> [Your instructions]: From the listing below, pull out all lines with "adder" in them.

> [Source material]:
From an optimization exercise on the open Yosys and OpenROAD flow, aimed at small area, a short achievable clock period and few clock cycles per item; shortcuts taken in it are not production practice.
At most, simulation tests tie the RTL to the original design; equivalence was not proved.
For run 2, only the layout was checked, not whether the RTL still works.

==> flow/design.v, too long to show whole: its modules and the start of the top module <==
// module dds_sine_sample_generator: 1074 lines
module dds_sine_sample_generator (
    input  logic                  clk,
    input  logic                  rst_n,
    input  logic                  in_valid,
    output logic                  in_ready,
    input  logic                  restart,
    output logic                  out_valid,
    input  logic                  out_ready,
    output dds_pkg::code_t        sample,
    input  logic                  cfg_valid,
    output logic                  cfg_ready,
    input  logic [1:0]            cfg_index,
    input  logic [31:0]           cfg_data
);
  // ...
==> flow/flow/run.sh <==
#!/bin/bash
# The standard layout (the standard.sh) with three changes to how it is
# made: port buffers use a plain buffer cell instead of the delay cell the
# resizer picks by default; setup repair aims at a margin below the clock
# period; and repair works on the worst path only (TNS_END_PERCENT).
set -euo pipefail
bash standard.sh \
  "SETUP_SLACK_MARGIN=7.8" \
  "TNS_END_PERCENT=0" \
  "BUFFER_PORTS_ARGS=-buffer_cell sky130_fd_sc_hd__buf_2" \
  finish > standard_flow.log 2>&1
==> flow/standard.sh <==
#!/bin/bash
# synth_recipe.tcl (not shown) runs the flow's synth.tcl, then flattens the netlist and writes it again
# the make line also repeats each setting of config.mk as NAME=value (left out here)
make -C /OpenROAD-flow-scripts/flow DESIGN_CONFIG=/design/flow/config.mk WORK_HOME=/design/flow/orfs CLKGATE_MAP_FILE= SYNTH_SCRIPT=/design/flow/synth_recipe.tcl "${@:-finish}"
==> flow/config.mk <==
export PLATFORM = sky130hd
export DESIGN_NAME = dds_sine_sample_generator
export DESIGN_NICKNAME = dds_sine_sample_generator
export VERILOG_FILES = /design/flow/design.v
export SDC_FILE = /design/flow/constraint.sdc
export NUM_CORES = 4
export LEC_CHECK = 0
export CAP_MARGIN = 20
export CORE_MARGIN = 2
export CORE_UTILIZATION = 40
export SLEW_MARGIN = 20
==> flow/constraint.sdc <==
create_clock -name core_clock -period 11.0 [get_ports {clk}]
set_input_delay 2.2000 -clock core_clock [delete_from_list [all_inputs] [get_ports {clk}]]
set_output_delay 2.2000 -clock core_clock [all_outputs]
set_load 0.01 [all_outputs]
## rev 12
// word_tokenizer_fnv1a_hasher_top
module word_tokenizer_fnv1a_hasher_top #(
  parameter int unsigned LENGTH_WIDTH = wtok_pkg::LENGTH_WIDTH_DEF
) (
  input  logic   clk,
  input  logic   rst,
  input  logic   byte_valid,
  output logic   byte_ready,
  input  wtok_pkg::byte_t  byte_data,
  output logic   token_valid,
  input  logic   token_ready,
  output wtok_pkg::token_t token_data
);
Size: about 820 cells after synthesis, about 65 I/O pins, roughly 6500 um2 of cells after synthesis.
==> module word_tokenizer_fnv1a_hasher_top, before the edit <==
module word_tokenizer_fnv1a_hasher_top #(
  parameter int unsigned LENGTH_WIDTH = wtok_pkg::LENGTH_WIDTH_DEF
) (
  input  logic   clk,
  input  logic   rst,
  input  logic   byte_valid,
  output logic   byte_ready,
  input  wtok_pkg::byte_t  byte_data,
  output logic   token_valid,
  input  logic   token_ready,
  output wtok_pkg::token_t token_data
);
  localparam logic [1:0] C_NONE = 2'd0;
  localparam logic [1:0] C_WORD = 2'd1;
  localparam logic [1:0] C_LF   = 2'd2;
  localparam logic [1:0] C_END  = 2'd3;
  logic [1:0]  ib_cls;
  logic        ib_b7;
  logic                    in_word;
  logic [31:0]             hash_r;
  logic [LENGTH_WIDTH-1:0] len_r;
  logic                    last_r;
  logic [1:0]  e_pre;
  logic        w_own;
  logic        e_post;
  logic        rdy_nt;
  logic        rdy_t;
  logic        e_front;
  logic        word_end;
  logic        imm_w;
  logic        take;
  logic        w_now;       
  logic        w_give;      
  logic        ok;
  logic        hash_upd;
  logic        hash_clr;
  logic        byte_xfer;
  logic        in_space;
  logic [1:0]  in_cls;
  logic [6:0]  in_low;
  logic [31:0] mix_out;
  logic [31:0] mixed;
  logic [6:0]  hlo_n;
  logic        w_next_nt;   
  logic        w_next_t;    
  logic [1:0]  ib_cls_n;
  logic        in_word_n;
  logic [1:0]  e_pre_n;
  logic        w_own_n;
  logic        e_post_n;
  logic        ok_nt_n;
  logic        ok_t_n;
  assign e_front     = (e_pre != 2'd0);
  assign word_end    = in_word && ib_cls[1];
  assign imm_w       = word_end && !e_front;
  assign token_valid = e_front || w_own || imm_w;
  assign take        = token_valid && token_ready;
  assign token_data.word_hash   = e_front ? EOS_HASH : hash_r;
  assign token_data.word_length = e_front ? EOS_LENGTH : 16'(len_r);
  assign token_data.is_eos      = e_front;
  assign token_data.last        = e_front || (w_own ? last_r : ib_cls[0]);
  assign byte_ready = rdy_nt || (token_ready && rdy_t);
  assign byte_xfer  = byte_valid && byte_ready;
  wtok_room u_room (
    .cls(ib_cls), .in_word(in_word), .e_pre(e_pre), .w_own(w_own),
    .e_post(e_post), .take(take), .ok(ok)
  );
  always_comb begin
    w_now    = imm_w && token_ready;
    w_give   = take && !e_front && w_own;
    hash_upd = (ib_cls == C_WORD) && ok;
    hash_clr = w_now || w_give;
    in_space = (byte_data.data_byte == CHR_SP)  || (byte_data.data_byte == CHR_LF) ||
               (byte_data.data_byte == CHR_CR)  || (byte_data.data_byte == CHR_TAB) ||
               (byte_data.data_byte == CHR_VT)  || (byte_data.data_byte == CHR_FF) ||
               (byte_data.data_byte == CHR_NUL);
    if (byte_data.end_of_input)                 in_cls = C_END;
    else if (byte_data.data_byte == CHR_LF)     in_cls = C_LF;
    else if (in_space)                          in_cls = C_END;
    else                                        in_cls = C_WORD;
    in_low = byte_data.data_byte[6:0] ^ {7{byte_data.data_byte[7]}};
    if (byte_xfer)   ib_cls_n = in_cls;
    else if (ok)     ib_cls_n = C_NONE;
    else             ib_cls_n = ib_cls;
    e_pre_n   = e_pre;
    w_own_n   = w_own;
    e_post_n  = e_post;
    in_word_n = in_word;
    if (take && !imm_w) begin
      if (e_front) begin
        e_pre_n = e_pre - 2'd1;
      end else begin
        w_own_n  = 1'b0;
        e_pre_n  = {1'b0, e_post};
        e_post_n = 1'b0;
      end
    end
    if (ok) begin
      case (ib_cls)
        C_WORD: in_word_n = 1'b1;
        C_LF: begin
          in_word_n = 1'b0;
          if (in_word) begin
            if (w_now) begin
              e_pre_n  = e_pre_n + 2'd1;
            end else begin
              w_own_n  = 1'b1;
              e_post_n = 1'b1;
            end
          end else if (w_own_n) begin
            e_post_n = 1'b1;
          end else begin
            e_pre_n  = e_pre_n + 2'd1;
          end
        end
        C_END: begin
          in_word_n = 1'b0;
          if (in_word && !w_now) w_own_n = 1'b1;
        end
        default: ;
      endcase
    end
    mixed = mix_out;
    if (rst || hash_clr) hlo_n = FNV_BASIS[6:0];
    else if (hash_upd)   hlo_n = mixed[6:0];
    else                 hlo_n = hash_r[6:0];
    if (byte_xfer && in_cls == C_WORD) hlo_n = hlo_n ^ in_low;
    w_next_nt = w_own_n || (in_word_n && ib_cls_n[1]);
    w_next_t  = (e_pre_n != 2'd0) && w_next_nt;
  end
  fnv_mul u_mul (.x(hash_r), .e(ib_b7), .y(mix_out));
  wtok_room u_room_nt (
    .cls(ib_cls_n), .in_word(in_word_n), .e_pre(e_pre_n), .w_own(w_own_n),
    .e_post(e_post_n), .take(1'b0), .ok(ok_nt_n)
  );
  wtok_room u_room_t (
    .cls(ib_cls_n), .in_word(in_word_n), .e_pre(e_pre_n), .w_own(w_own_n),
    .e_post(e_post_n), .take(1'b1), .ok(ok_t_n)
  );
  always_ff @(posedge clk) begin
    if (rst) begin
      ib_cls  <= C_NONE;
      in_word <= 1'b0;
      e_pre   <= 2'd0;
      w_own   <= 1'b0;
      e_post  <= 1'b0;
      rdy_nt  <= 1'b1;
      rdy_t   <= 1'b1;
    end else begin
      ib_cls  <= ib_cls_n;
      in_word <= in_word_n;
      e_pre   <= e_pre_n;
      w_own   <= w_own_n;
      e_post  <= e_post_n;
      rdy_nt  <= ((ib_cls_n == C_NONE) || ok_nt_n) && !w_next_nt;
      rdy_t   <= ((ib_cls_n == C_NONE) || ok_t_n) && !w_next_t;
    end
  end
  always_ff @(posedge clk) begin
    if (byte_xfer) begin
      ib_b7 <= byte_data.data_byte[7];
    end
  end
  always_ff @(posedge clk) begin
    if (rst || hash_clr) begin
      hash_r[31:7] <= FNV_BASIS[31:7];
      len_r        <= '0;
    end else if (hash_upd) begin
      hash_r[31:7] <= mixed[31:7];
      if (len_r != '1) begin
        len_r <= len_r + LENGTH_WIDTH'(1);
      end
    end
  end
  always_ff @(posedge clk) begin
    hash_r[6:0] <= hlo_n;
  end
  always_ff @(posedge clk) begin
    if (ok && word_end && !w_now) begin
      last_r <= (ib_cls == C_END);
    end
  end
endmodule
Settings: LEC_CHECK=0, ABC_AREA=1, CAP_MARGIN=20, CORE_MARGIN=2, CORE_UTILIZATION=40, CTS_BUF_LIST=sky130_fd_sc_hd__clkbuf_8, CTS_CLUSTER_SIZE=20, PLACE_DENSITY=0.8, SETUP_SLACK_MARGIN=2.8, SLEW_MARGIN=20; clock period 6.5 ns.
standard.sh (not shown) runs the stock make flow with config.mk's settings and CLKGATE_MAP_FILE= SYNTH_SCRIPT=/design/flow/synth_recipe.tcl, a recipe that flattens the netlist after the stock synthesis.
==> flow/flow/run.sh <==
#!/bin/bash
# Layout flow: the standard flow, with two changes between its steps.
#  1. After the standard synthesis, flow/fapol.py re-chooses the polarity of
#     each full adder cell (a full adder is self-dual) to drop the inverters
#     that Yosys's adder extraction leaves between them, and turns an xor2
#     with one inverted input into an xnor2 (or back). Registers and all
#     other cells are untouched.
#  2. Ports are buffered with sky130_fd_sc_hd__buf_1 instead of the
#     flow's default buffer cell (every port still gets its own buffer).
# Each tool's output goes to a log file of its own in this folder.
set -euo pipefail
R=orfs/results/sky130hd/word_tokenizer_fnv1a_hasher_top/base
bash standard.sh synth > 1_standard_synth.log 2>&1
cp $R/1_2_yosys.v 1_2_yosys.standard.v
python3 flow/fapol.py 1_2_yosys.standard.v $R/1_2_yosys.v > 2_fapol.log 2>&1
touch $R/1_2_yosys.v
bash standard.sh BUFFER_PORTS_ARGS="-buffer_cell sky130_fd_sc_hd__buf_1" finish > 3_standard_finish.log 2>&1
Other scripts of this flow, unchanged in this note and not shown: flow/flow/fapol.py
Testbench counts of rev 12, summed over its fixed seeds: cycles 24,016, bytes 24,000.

> [Response to this task]:
#     each full adder cell (a full adder is self-dual) to drop the inverters
#     that Yosys's adder extraction leaves between them, and turns an xor2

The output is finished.